• TRY IT: Begin at the top of the records and copy each line exactly. The line containing "SETUP_SLACK_MARGIN = not" is the last one to include.

• RECORDS TO PROCESS:
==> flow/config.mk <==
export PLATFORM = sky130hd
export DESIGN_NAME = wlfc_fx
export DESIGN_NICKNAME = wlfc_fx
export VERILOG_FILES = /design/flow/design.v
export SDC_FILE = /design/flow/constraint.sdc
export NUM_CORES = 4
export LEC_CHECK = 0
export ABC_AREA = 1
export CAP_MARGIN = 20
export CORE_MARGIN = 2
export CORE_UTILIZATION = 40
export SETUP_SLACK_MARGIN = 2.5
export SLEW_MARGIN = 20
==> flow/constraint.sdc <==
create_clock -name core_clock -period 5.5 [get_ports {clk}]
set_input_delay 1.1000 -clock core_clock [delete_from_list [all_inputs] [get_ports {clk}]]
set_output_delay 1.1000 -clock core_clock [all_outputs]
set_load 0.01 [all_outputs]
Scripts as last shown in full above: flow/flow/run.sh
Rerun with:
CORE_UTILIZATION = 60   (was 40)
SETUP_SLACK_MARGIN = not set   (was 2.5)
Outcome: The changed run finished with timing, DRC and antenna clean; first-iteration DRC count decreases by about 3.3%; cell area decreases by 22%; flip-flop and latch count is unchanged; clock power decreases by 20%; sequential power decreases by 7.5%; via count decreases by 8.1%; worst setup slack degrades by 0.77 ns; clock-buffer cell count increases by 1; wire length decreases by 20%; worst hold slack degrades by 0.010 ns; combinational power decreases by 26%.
This design comes from an exercise in tuning for small area on the open sky130 flow, not from production work. Function was checked by simulation only, so behaviour that the tests miss may differ from the original. Power and IR drop assume default switching activity.

$ cat flow/run.sh
#!/bin/bash
# Own layout flow: the standard synthesis; an area re-mapping of its
# combinational logic with several ABC scripts, keeping the smallest result
# (registers untouched); then the standard layout with the smallest buffer on
# the ports.
set -euo pipefail
W=$(pwd)
R=$W/orfs/results/$FLOW_PLATFORM/hoper_core/base
LIB=$FLOW_HOME/platforms/$FLOW_PLATFORM/lib/sky130_fd_sc_hd__tt_025C_1v80.lib

bash standard.sh synth > $W/log_synth.txt 2>&1
cp $R/1_2_yosys.v $W/std_1_2_yosys.v

remap() {
  local s=$1 n
  n=$(basename $s .abc)
  REMAP_LIB=$LIB REMAP_IN=$W/std_1_2_yosys.v REMAP_OUT=$W/$n.v REMAP_ABC=$s \
    timeout 900 yosys -c $W/flow/remap.tcl > $W/log_$n.txt 2>&1 || rm -f $W/$n.v.after.txt
}
# two waves of four, so that each run gets a CPU of its own
n=0
for s in $W/flow/remap*.abc; do
  remap $s &
  n=$((n + 1))
  if (( n % 4 == 0 )); then wait; fi
done
wait

best=""; best_area=""
for s in $W/flow/remap*.abc; do
  n=$(basename $s .abc)
  [[ -f $W/$n.v.after.txt ]] || continue
  a=$(grep 'Chip area' $W/$n.v.after.txt | awk '{print $NF}')
  echo "$n $a" >> $W/remap_areas.txt
  if [[ -z "$best" ]] || awk -v a=$a -v b=$best_area 'BEGIN{exit !(a<b)}'; then
    best=$n; best_area=$a
  fi
done
echo "chosen $best $best_area" >> $W/remap_areas.txt
cp $W/$best.v $R/1_2_yosys.v
touch $R/1_2_yosys.v

export BUFFER_PORTS_ARGS="-buffer_cell sky130_fd_sc_hd__buf_1"
# the standard clock tree settings with clusters of clkbuf_8, without dummy loads
export CTS_ARGS="-sink_clustering_enable -repair_clock_nets -sink_clustering_size 15 -sink_clustering_max_diameter 60 -dont_use_dummy_load -buf_list sky130_fd_sc_hd__clkbuf_8"
bash standard.sh finish > $W/log_finish.txt 2>&1
$ cat flow/remap.tcl
# Re-map the combinational logic of the standard synthesis netlist for area.
# Flip-flops (and tie cells) are kept as they are: same instances, names and cells.
yosys -import
set lib $::env(REMAP_LIB)
read_liberty -ignore_miss_func $lib
read_verilog $::env(REMAP_IN)
hierarchy -top $::env(FLOW_TOP)
blackbox sky130_fd_sc_hd__*df* sky130_fd_sc_hd__conb_1
flatten -noscopeinfo
yosys rename -hide w:*.*
opt_clean -purge
tee -o $::env(REMAP_OUT).before.txt stat -liberty $lib
abc -script $::env(REMAP_ABC) -liberty $lib -dont_use sky130_fd_sc_hd__lpflow_* -dont_use sky130_fd_sc_hd__probe*
opt_clean -purge
hilomap -singleton -hicell sky130_fd_sc_hd__conb_1 HI -locell sky130_fd_sc_hd__conb_1 LO
insbuf -buf sky130_fd_sc_hd__buf_1 A X
splitnets
opt_clean -purge
check
tee -o $::env(REMAP_OUT).after.txt stat -liberty $lib
write_verilog -noattr -nohex -nodec $::env(REMAP_OUT)
$ cat flow/remap1.abc
&get -n
&st
&dch
&nf -R 1000
&put
$ cat flow/remap2.abc
&get -n
&st
&dch
&nf -R 1000
&put
&get -n
&st
&dch
&nf -R 1000
&put
$ cat flow/remap4.abc
&get -n
&st
&dc2
&dch -f
&nf -R 1000 -a
&put
$ cat flow/remap5.abc
&get -n
&st
&dch
&nf -R 1000 -p -C 32 -F 8
&put
$ cat flow/remap_ds0.abc
&get -n
&st
&deepsyn -T 60 -S 0
&dch
&nf -R 1000
&put
$ cat flow/remap_ds1.abc
&get -n
&st
&deepsyn -T 60 -S 1
&dch
&nf -R 1000
&put
$ cat flow/remap_ds1a.abc
&get -n
&st
&deepsyn -T 60 -S 1
&dch -f
&nf -R 2000 -a
&put
$ cat flow/remap_ds1l.abc
&get -n
&st
&deepsyn -T 150 -S 1
&dch
&nf -R 1000
&put
$ cat flow/remap_ds2.abc
&get -n
&st
&deepsyn -T 60 -S 2
&dch
&nf -R 1000
&put
$ cat flow/remap_dsp0.abc
&get -n
&st
&deepsyn -T 60 -S 0
&dch
&nf -R 1000 -p -C 32 -F 8
&put
$ cat flow/remap_dsp1.abc
&get -n
&st
&deepsyn -T 60 -S 1
&dch
&nf -R 1000 -p -C 32 -F 8
&put
$ cat flow/remap_dsp2.abc
&get -n
&st
&deepsyn -T 60 -S 2
&dch
&nf -R 1000 -p -C 32 -F 8
&put
$ cat flow/remap_dsp3.abc
&get -n
&st
&deepsyn -T 60 -S 3
&dch
&nf -R 1000 -p -C 32 -F 8
&put
$ cat standard.sh
#!/bin/bash
# synth_recipe.tcl (not shown) runs the flow's synth.tcl, then flattens the netlist and writes it again
# the make line also repeats each setting of config.mk as NAME=value (left out here)
make -C /OpenROAD-flow-scripts/flow DESIGN_CONFIG=/design/flow/config.mk WORK_HOME=/design/flow/orfs CLKGATE_MAP_FILE= SYNTH_SCRIPT=/design/flow/synth_recipe.tcl "${@:-finish}"
$ cat config.mk
export PLATFORM = sky130hd
export DESIGN_NAME = hoper_core
export DESIGN_NICKNAME = hoper_core
export VERILOG_FILES = /design/flow/design.v
export SDC_FILE = /design/flow/constraint.sdc
export NUM_CORES = 4
export LEC_CHECK = 0
export CAP_MARGIN = 0
export CORE_MARGIN = 2
export CORE_UTILIZATION = 70
export CTS_BUF_LIST = sky130_fd_sc_hd__clkbuf_8
export CTS_CLUSTER_DIAMETER = 60
export CTS_CLUSTER_SIZE = 15
export SLEW_MARGIN = 0
$ cat constraint.sdc
create_clock -name core_clock -period 10.0 [get_ports {clk}]
set_input_delay 2.0000 -clock core_clock [delete_from_list [all_inputs] [get_ports {clk}]]
set_output_delay 2.0000 -clock core_clock [all_outputs]
set_load 0.01 [all_outputs]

• WRITTEN RESPONSE:
==> flow/config.mk <==
export PLATFORM = sky130hd
export DESIGN_NAME = wlfc_fx
export DESIGN_NICKNAME = wlfc_fx
export VERILOG_FILES = /design/flow/design.v
export SDC_FILE = /design/flow/constraint.sdc
export NUM_CORES = 4
export LEC_CHECK = 0
export ABC_AREA = 1
export CAP_MARGIN = 20
export CORE_MARGIN = 2
export CORE_UTILIZATION = 40
export SETUP_SLACK_MARGIN = 2.5
export SLEW_MARGIN = 20
==> flow/constraint.sdc <==
create_clock -name core_clock -period 5.5 [get_ports {clk}]
set_input_delay 1.1000 -clock core_clock [delete_from_list [all_inputs] [get_ports {clk}]]
set_output_delay 1.1000 -clock core_clock [all_outputs]
set_load 0.01 [all_outputs]
Scripts as last shown in full above: flow/flow/run.sh
Rerun with:
CORE_UTILIZATION = 60   (was 40)
SETUP_SLACK_MARGIN = not set   (was 2.5)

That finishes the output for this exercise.